A lonely postman learns that he’s about to die—and reflects on life as he bargains with a Hawaiian-shirt–wearing devil.
The 30-year-old first-person narrator in filmmaker/novelist Kawamura’s slim novel is, by his own admission, “boring…a monotone guy,” so unimaginative that, when he learns he has a brain tumor, the bucket list he writes down is dull enough that “even the cat looked disgusted with me.” Luckily—or maybe not—a friendly devil, dubbed Aloha, pops onto the scene, and he’s willing to make a deal: an extra day of life in exchange for being allowed to remove something pleasant from the world. The first thing excised is phones, which goes well enough. (The narrator is pleasantly surprised to find that “people seemed to have no problem finding something to fill up their free time.”) But deals with the devil do have a way of getting complicated. This leads to shallow musings (“Sometimes, when you rewatch a film after not having seen it for a long time, it makes a totally different impression on you than it did the first time you saw it.

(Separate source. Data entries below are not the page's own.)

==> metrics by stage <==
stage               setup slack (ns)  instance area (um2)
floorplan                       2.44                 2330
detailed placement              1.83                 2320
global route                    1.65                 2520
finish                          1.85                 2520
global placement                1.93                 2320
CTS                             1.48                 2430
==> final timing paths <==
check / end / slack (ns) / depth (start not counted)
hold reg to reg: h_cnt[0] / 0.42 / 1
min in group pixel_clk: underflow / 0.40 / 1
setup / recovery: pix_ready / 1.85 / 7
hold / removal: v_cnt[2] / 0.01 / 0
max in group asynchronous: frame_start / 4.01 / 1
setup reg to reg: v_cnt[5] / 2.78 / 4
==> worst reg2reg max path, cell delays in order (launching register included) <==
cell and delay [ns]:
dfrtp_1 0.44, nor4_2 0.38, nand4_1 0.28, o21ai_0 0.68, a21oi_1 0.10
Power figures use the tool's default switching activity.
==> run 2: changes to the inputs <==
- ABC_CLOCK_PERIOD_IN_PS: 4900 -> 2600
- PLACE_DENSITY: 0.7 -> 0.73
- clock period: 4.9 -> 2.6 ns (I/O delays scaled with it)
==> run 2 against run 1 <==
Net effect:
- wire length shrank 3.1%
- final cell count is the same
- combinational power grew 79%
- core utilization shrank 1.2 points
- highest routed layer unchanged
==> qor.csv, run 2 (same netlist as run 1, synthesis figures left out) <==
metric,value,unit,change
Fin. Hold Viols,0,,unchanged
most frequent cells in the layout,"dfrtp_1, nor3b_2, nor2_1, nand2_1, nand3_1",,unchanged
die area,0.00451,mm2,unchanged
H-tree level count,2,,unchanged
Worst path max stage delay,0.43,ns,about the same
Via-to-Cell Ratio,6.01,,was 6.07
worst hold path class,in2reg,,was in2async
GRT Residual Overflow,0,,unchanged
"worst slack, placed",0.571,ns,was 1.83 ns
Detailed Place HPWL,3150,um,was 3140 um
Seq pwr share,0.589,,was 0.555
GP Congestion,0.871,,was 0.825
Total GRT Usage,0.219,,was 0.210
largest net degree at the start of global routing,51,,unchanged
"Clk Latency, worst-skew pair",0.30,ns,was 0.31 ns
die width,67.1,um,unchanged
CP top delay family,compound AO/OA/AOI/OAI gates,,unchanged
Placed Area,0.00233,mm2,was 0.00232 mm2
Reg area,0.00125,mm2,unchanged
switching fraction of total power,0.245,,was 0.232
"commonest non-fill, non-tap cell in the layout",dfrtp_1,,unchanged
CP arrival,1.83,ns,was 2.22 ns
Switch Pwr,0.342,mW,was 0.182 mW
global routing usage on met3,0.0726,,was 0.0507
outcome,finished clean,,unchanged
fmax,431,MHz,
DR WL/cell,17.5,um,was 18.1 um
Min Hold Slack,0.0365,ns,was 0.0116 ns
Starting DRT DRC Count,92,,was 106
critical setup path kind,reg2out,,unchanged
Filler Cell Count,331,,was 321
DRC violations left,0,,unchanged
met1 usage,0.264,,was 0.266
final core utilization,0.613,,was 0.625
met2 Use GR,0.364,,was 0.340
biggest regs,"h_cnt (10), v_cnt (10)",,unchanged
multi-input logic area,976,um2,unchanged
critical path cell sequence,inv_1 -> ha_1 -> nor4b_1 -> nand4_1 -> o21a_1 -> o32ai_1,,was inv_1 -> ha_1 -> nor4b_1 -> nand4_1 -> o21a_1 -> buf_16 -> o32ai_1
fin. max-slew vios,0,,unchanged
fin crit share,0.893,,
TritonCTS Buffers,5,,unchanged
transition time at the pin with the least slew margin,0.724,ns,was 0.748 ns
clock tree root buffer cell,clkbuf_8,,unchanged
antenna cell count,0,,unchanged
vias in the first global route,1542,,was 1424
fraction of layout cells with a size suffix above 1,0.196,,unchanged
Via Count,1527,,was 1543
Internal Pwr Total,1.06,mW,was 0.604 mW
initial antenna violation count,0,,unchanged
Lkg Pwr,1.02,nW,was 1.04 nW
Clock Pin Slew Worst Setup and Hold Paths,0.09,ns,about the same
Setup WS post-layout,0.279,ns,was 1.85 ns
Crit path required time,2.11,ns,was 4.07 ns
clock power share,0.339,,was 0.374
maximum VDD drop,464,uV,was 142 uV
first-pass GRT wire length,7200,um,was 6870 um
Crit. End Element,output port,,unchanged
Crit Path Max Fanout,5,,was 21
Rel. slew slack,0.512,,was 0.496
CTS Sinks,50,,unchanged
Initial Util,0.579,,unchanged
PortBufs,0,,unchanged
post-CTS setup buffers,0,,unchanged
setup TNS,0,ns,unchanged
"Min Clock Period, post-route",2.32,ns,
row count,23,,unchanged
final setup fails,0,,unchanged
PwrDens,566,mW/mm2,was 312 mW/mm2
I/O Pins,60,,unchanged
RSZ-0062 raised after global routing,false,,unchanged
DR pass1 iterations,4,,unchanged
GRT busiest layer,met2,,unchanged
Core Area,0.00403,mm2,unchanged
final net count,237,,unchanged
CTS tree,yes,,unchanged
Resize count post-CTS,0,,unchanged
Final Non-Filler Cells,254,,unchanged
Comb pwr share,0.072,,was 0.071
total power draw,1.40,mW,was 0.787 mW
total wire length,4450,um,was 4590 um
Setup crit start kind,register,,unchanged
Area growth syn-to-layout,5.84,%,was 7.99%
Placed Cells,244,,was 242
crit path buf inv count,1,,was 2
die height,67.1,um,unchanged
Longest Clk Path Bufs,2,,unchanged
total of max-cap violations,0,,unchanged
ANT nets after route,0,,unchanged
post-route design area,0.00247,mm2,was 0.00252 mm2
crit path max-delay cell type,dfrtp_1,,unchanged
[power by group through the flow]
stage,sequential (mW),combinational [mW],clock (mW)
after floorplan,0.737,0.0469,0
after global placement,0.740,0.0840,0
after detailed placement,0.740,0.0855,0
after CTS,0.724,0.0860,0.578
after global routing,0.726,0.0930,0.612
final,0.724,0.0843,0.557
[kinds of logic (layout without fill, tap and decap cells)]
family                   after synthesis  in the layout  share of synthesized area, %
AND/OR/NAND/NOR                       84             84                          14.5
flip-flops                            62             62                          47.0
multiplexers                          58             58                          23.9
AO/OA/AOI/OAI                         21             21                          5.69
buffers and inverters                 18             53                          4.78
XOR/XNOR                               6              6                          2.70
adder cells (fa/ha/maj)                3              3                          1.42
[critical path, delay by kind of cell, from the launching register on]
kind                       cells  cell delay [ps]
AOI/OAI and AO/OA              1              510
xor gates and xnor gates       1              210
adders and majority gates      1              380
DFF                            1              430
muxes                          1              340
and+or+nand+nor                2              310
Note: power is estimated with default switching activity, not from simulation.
`src/rtl/arty_io_mem.sv`:
```
// arty_io_mem: board I/O and scratch memory reached through one valid/ready port.
//   Two-flop synchronisers on buttons and switches, per-button debounce with
//   rising-edge event latching, an LED register and a 2**MemAddrWidth-word RAM.
//   Ports:
//     clk_i, rst_ni              clock, async active-low reset
//     btn_i, sw_i                raw asynchronous buttons / switches
//     led_o, btn_evt_o           LED drive, OR of pending button events
//     req_valid_i/req_ready_o    request handshake (write, addr, wdata)
//     rsp_valid_o/rsp_ready_i    response handshake (rdata, err)
//   Address MSB=1 selects the RAM; MSB=0 selects registers
//   LED(0) BTN(1) SW(2) EVT(3). Other register addresses return an error.
//
//   state | meaning
//   IDLE  | ready for a request
//   RESP  | response presented, held until rsp_ready_i
module arty_io_mem #(
  parameter int unsigned LedWidth       = 4,
  parameter int unsigned BtnWidth       = 4,
  parameter int unsigned SwWidth        = 2,
  parameter int unsigned MemAddrWidth   = 3,
  parameter int unsigned DataWidth      = 8,
  parameter int unsigned DebounceCycles = 1000
) (
  input  logic                    clk_i,
  input  logic                    rst_ni,
  input  logic [BtnWidth-1:0]     btn_i,
  input  logic [SwWidth-1:0]      sw_i,
  output logic [LedWidth-1:0]     led_o,
  output logic                    btn_evt_o,
  input  logic                    req_valid_i,
  output logic                    req_ready_o,
  input  logic                    req_write_i,
  input  logic [MemAddrWidth:0]   req_addr_i,
  input  logic [DataWidth-1:0]    req_wdata_i,
  output logic                    rsp_valid_o,
  input  logic                    rsp_ready_i,
  output logic [DataWidth-1:0]    rsp_rdata_o,
  output logic                    rsp_err_o
);

  localparam int unsigned Words = 2 ** MemAddrWidth;
  localparam int unsigned CntW  = (DebounceCycles > 1) ? $clog2(DebounceCycles) : 1;
  localparam logic [CntW-1:0] CntMax = CntW'(DebounceCycles - 1);

  typedef enum logic {IDLE, RESP} state_e;

  state_e                 state_q;
  logic [BtnWidth-1:0]    btn_s1_q, btn_s2_q;
  logic [SwWidth-1:0]     sw_s1_q, sw_s2_q;
  logic [BtnWidth-1:0]    stable_q, stable_d;
  logic [CntW-1:0]        cnt_q [BtnWidth];
  logic [CntW-1:0]        cnt_d [BtnWidth];
  logic [BtnWidth-1:0]    evt_q, evt_d, evt_clr;
  logic                   btn_evt_q;
  logic [LedWidth-1:0]    led_q;
  logic [DataWidth-1:0]   mem_q [Words];
  logic                   req_ready_q, rsp_valid_q, rsp_err_q;
  logic [DataWidth-1:0]   rsp_rdata_q;

  logic                    accept, is_ram, reg_hit;
  logic [MemAddrWidth-1:0] idx;
  logic [1:0]              reg_sel;
  logic [DataWidth-1:0]    rd_data;

  assign accept  = req_valid_i & (state_q == IDLE);
  assign is_ram  = req_addr_i[MemAddrWidth];
  assign idx     = req_addr_i[MemAddrWidth-1:0];
  // Shift rather than a slice so MemAddrWidth=2 still elaborates.
  assign reg_hit = (idx >> 2) == '0;
  assign reg_sel = idx[1:0];

  always_comb begin
    stable_d = stable_q;
    for (int i = 0; i < BtnWidth; i++) begin
      cnt_d[i] = '0;
      if (btn_s2_q[i] != stable_q[i]) begin
        if (cnt_q[i] == CntMax) stable_d[i] = btn_s2_q[i];
        else                    cnt_d[i]    = cnt_q[i] + CntW'(1);
      end
    end
  end

  always_comb begin
    evt_clr = '0;
    if (accept && req_write_i && !is_ram && reg_hit && reg_sel == 2'd3)
      evt_clr = req_wdata_i[BtnWidth-1:0];
    // A rising edge in the same cycle as a clear keeps the event pending.
    evt_d = (evt_q & ~evt_clr) | (stable_d & ~stable_q);
  end

  // Reads see pre-update state of every register written in the same cycle.
  always_comb begin
    rd_data = '0;
    if (is_ram) rd_data = mem_q[idx];
    else if (reg_hit) begin
      case (reg_sel)
        2'd0:    rd_data = DataWidth'(led_q);
        2'd1:    rd_data = DataWidth'(stable_q);
        2'd2:    rd_data = DataWidth'(sw_s2_q);
        default: rd_data = DataWidth'(evt_q);
      endcase
    end
  end

  always_ff @(posedge clk_i or negedge rst_ni) begin
    if (!rst_ni) begin
      btn_s1_q  <= '0;
      btn_s2_q  <= '0;
      sw_s1_q   <= '0;
      sw_s2_q   <= '0;
      stable_q  <= '0;
      evt_q     <= '0;
      btn_evt_q <= 1'b0;
      led_q     <= '0;
      for (int i = 0; i < BtnWidth; i++) cnt_q[i] <= '0;
      for (int w = 0; w < Words; w++) mem_q[w] <= '0;
    end else begin
      btn_s1_q  <= btn_i;
      btn_s2_q  <= btn_s1_q;
      sw_s1_q   <= sw_i;
      sw_s2_q   <= sw_s1_q;
      stable_q  <= stable_d;
      evt_q     <= evt_d;
      btn_evt_q <= |evt_d;
      for (int i = 0; i < BtnWidth; i++) cnt_q[i] <= cnt_d[i];
      if (accept && req_write_i) begin
        if (is_ram) mem_q[idx] <= req_wdata_i;
        else if (reg_hit && reg_sel == 2'd0) led_q <= req_wdata_i[LedWidth-1:0];
      end
    end
  end

  always_ff @(posedge clk_i or negedge rst_ni) begin
    if (!rst_ni) begin
      state_q     <= IDLE;
      req_ready_q <= 1'b1;
      rsp_valid_q <= 1'b0;
      rsp_rdata_q <= '0;
      rsp_err_q   <= 1'b0;
    end else begin
      case (state_q)
        IDLE: begin
          if (req_valid_i) begin
            state_q     <= RESP;
            req_ready_q <= 1'b0;
            rsp_valid_q <= 1'b1;
            rsp_err_q   <= !is_ram && !reg_hit;
            rsp_rdata_q <= (req_write_i || (!is_ram && !reg_hit)) ? '0 : rd_data;
          end
        end
        default: begin
          if (rsp_ready_i) begin
            state_q     <= IDLE;
            req_ready_q <= 1'b1;
            rsp_valid_q <= 1'b0;
            rsp_rdata_q <= '0;
            rsp_err_q   <= 1'b0;
          end
        end
      endcase
    end
  end

  assign led_o       = led_q;
  assign btn_evt_o   = btn_evt_q;
  assign req_ready_o = req_ready_q;
  assign rsp_valid_o = rsp_valid_q;
  assign rsp_rdata_o = rsp_rdata_q;
  assign rsp_err_o   = rsp_err_q;

endmodule
```
`config.mk`:
```
export PLATFORM = sky130hd
export DESIGN_NAME = arty_io_mem
export DESIGN_NICKNAME = d
export VERILOG_FILES = /design/src/rtl/arty_io_mem.sv
export SDC_FILE = /design/constraint.sdc
export NUM_CORES = 1
export LEC_CHECK = 0
export CAP_MARGIN = 20
export CORE_MARGIN = 2
export CORE_UTILIZATION = 53
export CTS_CLUSTER_DIAMETER = 40
export CTS_CLUSTER_SIZE = 28
export DETAILED_ROUTE_END_ITERATION = 12
export GPL_ROUTABILITY_DRIVEN = 0
export PLACE_DENSITY = 0.85
export SLEW_MARGIN = 20
export SYNTH_ARGS = -nofsm -noshare
export SYNTH_HDL_FRONTEND = slang
export SYNTH_SLANG_ARGS = --single-unit
```
`constraint.sdc`:
```
create_clock -name clk_i -period 1.6 [get_ports clk_i]
set_input_delay 0.4 -clock clk_i [delete_from_list [all_inputs] [get_ports clk_i]]
set_output_delay 0.4 -clock clk_i [all_outputs]
set_load 0.03 [all_outputs]
```
==> results of run 1 <==
==> layer usage <==
layer  routed length [µm]  track usage (%)
met5                    0                0
met4                  527            11.38
met3                 1068            7.019
met2                 8689            42.83
met1                 6760            33.85
==> final timing paths <==
kind	slack [ns]	end	from	depth (start not counted)
min in group asynchronous	0.41	cnt_q[17]	rst_ni	2
worst min register to register	0.35	btn_s2_q[2]	btn_s1_q[2]	0
worst max register to register	-0.19	btn_evt_o	state_q	6
worst max-delay path	-0.19	btn_evt_o	state_q	6
max in group asynchronous	0.57	req_ready_o	rst_ni	3
worst min-delay path	0.35	btn_s2_q[2]	btn_s1_q[2]	0
==> cell usage in the layout (no fill, tap or decap), types with 6 or more instances in the layout <==
cell type        count
nand2_1             27
buf_6               18
inv_1               11
dfrtp_1            140
clkbuf_2             6
mux2_4              41
nor3_1               9
mux4_2              16
mux2i_1              6
buf_12               8
xor2_1              11
buf_4               32
clkbuf_16           17
mux2_2              31
and3_1               8
nor2_1              49
clkdlybuf4s50_1     17
o21ai_0              9
nand3_1              8
nor2_4               6
nand4_1              8
xnor2_1             25
==> report_power, final <==
group	switching, mW	internal [mW]	leakage, nW
combinational	0.583	0.685	1.60
clock	1.54	2.73	0.302
sequential	0.265	3.91	1.87
total	2.39	7.32	3.77
==> cell families after synthesis <==
| family | after synthesis |
|---|---|
| AO/OA/AOI/OAI | 30 |
| XOR/XNOR | 36 |
| adder cells (fa/ha/maj) | 4 |
| buffers and inverters | 28 |
| flip-flops | 141 |
| multiplexers | 95 |
| AND/OR/NAND/NOR | 148 |
==> cell type report <==
cell class / count / share of cell area, %
multi-input combinational: 313 / 34.80
clock inverter: 10 / 1.950
inverter: 11 / 0.4989
tap: 143 / 2.162
sequential: 141 / 42.65
clock buffer: 22 / 5.730
timing repair buffer: 98 / 12.20
==> metrics by stage <==
stage               instances  TNS (ns)  utilization (%)  setup slack (ns)  hold slack [ns]
global route              738    -5.748            72.17           -0.1817           0.3559
global placement          696    -40.01            62.62           -0.5643           0.2749
floorplan                 482    -5.343                -           -0.1022           0.1044
detailed placement        696    -43.40            62.62           -0.6258           0.2777
CTS                       732   -0.6356            70.77          -0.06922           0.3546
finish                    738    -3.982            72.17           -0.1914           0.3511
==> worst reg2reg max path, stage by stage (launching register included) <==
cell and delay, ns:
dfrtp_1 0.38, and3b_2 0.33, buf_4 0.14, buf_6 0.11, nand4_1 0.12, a32o_2 0.27
nand4b_1 0.26
==> flip-flops by register name (all words and copies together), names as in the netlist, 2 cells and up <==
signal and cells:
mem_q 64, cnt_q 40, rsp_rdata_o 8, btn_s1_q 4, btn_s2_q 4, evt_q 4
led_o 4, stable_q 4, sw_s1_q 2, sw_s2_q 2
==> repair_timing <==
item / in CTS / in global routing
hold buffers: 1 / 0
hold endpoints to repair: 22 / 0
cloned: 2 / 1
resized for setup: 86 / 46
endpoints found under the setup margin: 110 / 97
buffers inserted: 1 / 5
pin swaps: 5 / 7
==> results.sh, run 1 <==
export IMPL_viasPerCell=6.070
export IMPL_hold_class="register to register"
export IMPL_critical_path_top_delay_family="simple AND/OR/NAND/NOR gates"
export IMPL_ys_warn_count=0
export IMPL_antenna_cells=0
export IMPL_maxSlewViolCount=0
export IMPL_synth_top_flop_cell="dfrtp_1"
export IMPL_first_pass_iters=5
export IMPL_die_h_um=112.6
export IMPL_antenna_left=0
export IMPL_port_buffers=38
export IMPL_multiInputGateArea_um2=2880
export IMPL_outcome="complete, but fails checks"
export IMPL_final_nets=609
export IMPL_synth_top_area_cell="dfrtp_1"
export IMPL_die_w_um=112.6
export IMPL_synth_top_family_by_area="multiplexers"
export IMPL_slowest_delay_ns=0.38
export IMPL_worst_slew_pin_slew_ns=0.4353
export IMPL_slew_headroom_pct=70.89
export IMPL_regArea_um2=3530
export IMPL_rows=39
export IMPL_clock_latency_ns=0.43
export IMPL_cts_tree="yes"
export IMPL_clkTransAtPathRegs_ns=0.06
export IMPL_num_io_pins=39
export IMPL_clock_skew_final_ns=0.006319
export IMPL_fillers=622
export IMPL_cts_buffers=17
export IMPL_synth_cells=482
export IMPL_startpoint_type="register"
export IMPL_grt_ovfl_total=0
export IMPL_cap_violations=0
export IMPL_ys_ff_latch=141
export IMPL_coreArea_um2=11470
export IMPL_cp_data_required_time_ns=1.85
export IMPL_synth_edf_count=0
export IMPL_drive_above_1_share_pct=37.65
export IMPL_synth_compound_area_share_pct=3.245
export IMPL_total_power_mw=9.708
export IMPL_grt_pass1_vias=4769
export IMPL_clkSinkCount=141
export IMPL_dpl_cell_area_um2=7181
export IMPL_syn_to_final_growth_pct=32.49
export IMPL_ys_types=47
export IMPL_synth_top_cell_area_share_pct=56.09
export IMPL_syn_avg_cell_area_um2=12.96
export IMPL_dpl_hpwl_mm=9.248
export IMPL_drt_iter0_markers=431
export IMPL_wirelength_mm=17.05
export IMPL_cpMaxStageDelayCell="dfrtp_1"
export IMPL_yosys_top_cells_area="dfrtp_1 (56%), mux2_2 (13%), mux4_2 (5.8%)"
export IMPL_synthXorXnorAreaFrac_pct=5.048
export IMPL_synth_commonest_cells="dfrtp_1 (140), mux2_2 (71), nor2_1 (49), nand2_1 (28), xnor2_1 (25)"
export IMPL_yosysMostFrequentCell="dfrtp_1"
export IMPL_start_util_pct=54.47
export IMPL_grt_max_degree=55
export IMPL_grtUsageTotal_pct=26.43
export IMPL_synthesis_nets=509
export IMPL_timing_final_crit_share_pct=112.0
export IMPL_syn_area_um2=6246
export IMPL_violations="negative setup slack"
export IMPL_p_leak_nw=3.771
export IMPL_antenna_found_initial=0
export IMPL_crit_arrival_ns=2.05
export IMPL_synth_mux_area_share_pct=19.87
export IMPL_final_cell_area_um2=8275
export IMPL_grt_pass1_wl_mm=25.54
export IMPL_async_flop_share_pct=100.0
export IMPL_fin_crit_ns=1.791
export IMPL_critPathKind="register to register"
export IMPL_wl_per_cell_um=23.10
export IMPL_cts_root_buf="clkbuf_16"
export IMPL_synth_simple_area_share_pct=12.42
export IMPL_vias=4480
export IMPL_vdd_drop_max_mv=0.9184
export IMPL_ys_seq_area_share_pct=56.51
export IMPL_yosys_area_share_adder_pct=0.8013
export IMPL_drc=0
export IMPL_fin_ws_ns=-0.1914
export IMPL_crit_chain="and3b_2, buf_4, buf_6, nand4_1, a32o_2, nand4b_1"
export IMPL_worst_path_buf_inv=2
export IMPL_die_area_um2=12670
export IMPL_grt_setup_unrepaired="yes"
export IMPL_setup_viol=57
export IMPL_h_tree_depth=4
export IMPL_critPathCaptureType="register"
export IMPL_cts_buffer_depth=2
export IMPL_max_freq_mhz=558.2
export IMPL_powerDensity_nw_per_um2=1173
export IMPL_worst_path_max_fanout=5
export IMPL_hold_violations=0
No activity file was read; power rests on OpenSTA's default activity.
==> run 2: changes to the inputs <==
--- a/config.mk
+++ b/config.mk
@@ -6,13 +6,12 @@
 export NUM_CORES = 1
 export LEC_CHECK = 0
 export CAP_MARGIN = 20
-export CORE_MARGIN = 2
-export CORE_UTILIZATION = 53
+export CORE_UTILIZATION = 45
 export CTS_CLUSTER_DIAMETER = 40
 export CTS_CLUSTER_SIZE = 28
 export DETAILED_ROUTE_END_ITERATION = 12
 export GPL_ROUTABILITY_DRIVEN = 0
-export PLACE_DENSITY = 0.85
+export PLACE_DENSITY = 0.73
 export SLEW_MARGIN = 20
 export SYNTH_ARGS = -nofsm -noshare
 export SYNTH_HDL_FRONTEND = slang
==> constraint.sdc (replaced) <==
create_clock -name clk_i -period 2.2 [get_ports clk_i]
set_input_delay 0.55 -clock clk_i [delete_from_list [all_inputs] [get_ports clk_i]]
set_output_delay 0.55 -clock clk_i [all_outputs]
set_load 0.03 [all_outputs]
==> results.sh, run 2 (synthesis results as in run 1) <==
export IMPL_worstRegToRegCells=4
export IMPL_cp_data_required_time_ns=1.65
export IMPL_hold_violations=0
export IMPL_fin_crit_ns=2.070
export IMPL_final_common_cell="dfrtp_1"
export IMPL_postCtsSetupBuffers=0
export IMPL_grt_pass1_vias=4212
export IMPL_grt_max_degree=55
export IMPL_die_h_um=119.8
export IMPL_clock_skew_final_ns=0.008731
export IMPL_reg2reg_slack_ns=0.37
export IMPL_setup_viol=0
export IMPL_critPathKind="register to primary output"
export IMPL_antenna_cells=0
export IMPL_crit_chain="clkdlybuf4s50_1"
export IMPL_clkSinkCount=141
export IMPL_die_area_um2=14360
export IMPL_antenna_left=0
export IMPL_grt_ovfl_total=0
export IMPL_slew_headroom_pct=54.76
export IMPL_worst_path_buf_inv=1
export IMPL_cap_violations=0
export IMPL_r2r_start="state_q"
export IMPL_final_nets=589
export IMPL_powerDensity_nw_per_um2=866.9
export IMPL_crit_arrival_ns=1.52
export IMPL_vdd_drop_max_mv=0.5138
export IMPL_dpl_hpwl_mm=8.936
export IMPL_cpMaxStageDelayCell="clkdlybuf4s50_1"
export IMPL_coreArea_um2=13400
export IMPL_p_leak_nw=3.501
export IMPL_critPathCaptureType="primary output"
export IMPL_drc=0
export IMPL_fin_ws_ns=0.1298
export IMPL_drt_iter0_markers=282
export IMPL_startpoint_type="register"
export IMPL_top_register="mem_q"
export IMPL_start_util_pct=46.61
export IMPL_worst_slew_pin_slew_ns=0.6771
export IMPL_port_buffers=38
export IMPL_die_w_um=119.8
export IMPL_viasPerCell=5.296
export IMPL_dpl_cell_area_um2=7133
export IMPL_syn_to_final_growth_pct=24.24
export IMPL_place_inst=719
export IMPL_outcome="finished clean"
export IMPL_grt_setup_unrepaired="no"
export IMPL_cts_buffers=17
export IMPL_largest_reg_flops=64
export IMPL_max_freq_mhz=483.0
export IMPL_clkTransAtPathRegs_ns=0.07
export IMPL_final_cell_mix="dfrtp_1 (140), mux2_2 (71), nor2_1 (49)"
export IMPL_total_power_mw=6.727
export IMPL_clock_latency_ns=0.42
export IMPL_first_pass_iters=4
export IMPL_slowest_delay_ns=0.71
export IMPL_maxSlewViolCount=0
export IMPL_final_cell_area_um2=7760
export IMPL_num_io_pins=39
export IMPL_hold_class="input port to asynchronous set/reset pin"
export IMPL_fillers=1048
export IMPL_drive_above_1_share_pct=30.09
export IMPL_cts_tree="yes"
export IMPL_wl_per_cell_um=17.09
export IMPL_h_tree_depth=4
export IMPL_grt_pass1_wl_mm=21.89
export IMPL_worst_path_max_fanout=2
export IMPL_vias=3977
export IMPL_cts_root_buf="clkbuf_16"
export IMPL_reg2reg_to="mem_q[54]"
export IMPL_timing_final_crit_share_pct=94.10
export IMPL_rows=42
export IMPL_wirelength_mm=12.83
export IMPL_instances_no_fill=751
export IMPL_grtUsageTotal_pct=20.11
export IMPL_critical_path_top_delay_family="buffers and inverters"
export IMPL_holdWs_ns=0.04196
export IMPL_pre_cts_slack_ns=-0.1211
export IMPL_cts_buffer_depth=2
export IMPL_antenna_found_initial=0
export IMPL_cts_hold_fix_buffers=0
==> run 2: where the power goes <==
part	switching, mW	internal, mW
registers	0.148	2.84
logic	0.346	0.403
clock network	1.15	1.84
total	1.65	5.08
==> run 2: worst max path at each step <==
stage / cells past startpoint / from / slack (ns) / end
floorplan: 5 / req_addr_i[0] / 0.35 / rsp_rdata_o[4]
global placement: 6 / req_addr_i[0] / -0.1 / rsp_rdata_o[2]
detailed placement: 6 / req_addr_i[0] / -0.12 / rsp_rdata_o[7]
CTS: 1 / req_ready_o / 0.01 / req_ready_o
global route: 1 / rsp_rdata_o[2] / 0.09 / rsp_rdata_o[2]
finish: 1 / rsp_rdata_o[3] / 0.13 / rsp_rdata_o[3]
==> run 2: layout make-up <==
type	count	area [µm²]	area share, %
flip-flops and latches	141	3530	45.49
inverters	11	41.29	0.5321
well taps	176	220.2	2.838
clock inverters	14	185.2	2.386
multi-input cells	313	2585	33.31
clock buffers	18	439.2	5.659
repair buffers	78	759.5	9.787
==> run 2: repair_timing <==
item | CTS | global route
resized for setup | 0 | 1
hold endpoints to repair | 0 | 0
endpoints found under the setup margin | 0 | 1
==> run 2: stage by stage <==
step,util (%),TNS [ns]
6_report,57.91,0
5_1_grt,57.91,0
4_1_cts,57.89,0
3_5_place_dp,53.23,-6.274
3_3_place_gp,53.23,-4.002
2_1_floorplan,-,0
==> run 2: metal layers <==
| layer | track usage, % | share of wire [%] | wire length, µm |
|---|---|---|---|
| met4 | 7.266 | 1.5 | 191 |
| met1 | 26.53 | 45 | 5804 |
| met5 | 0 | 0 | 0 |
| met2 | 31.97 | 49 | 6283 |
| met3 | 5.371 | 4.3 | 553 |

Of course, the movie hasn’t changed; it’s you who’s changed") written in prose so awkward, it’s possibly satire (“Tears dripped down onto the letter like warm, salty drops of rain”). Even the postman’s beloved cat, who gains the power of speech, ends up being prim and annoying. The narrator ponders feelings about a lost love, his late mother, and his estranged father in a way that some readers might find moving at times. But for many, whatever made this book a bestseller in Japan is going to be lost in translation.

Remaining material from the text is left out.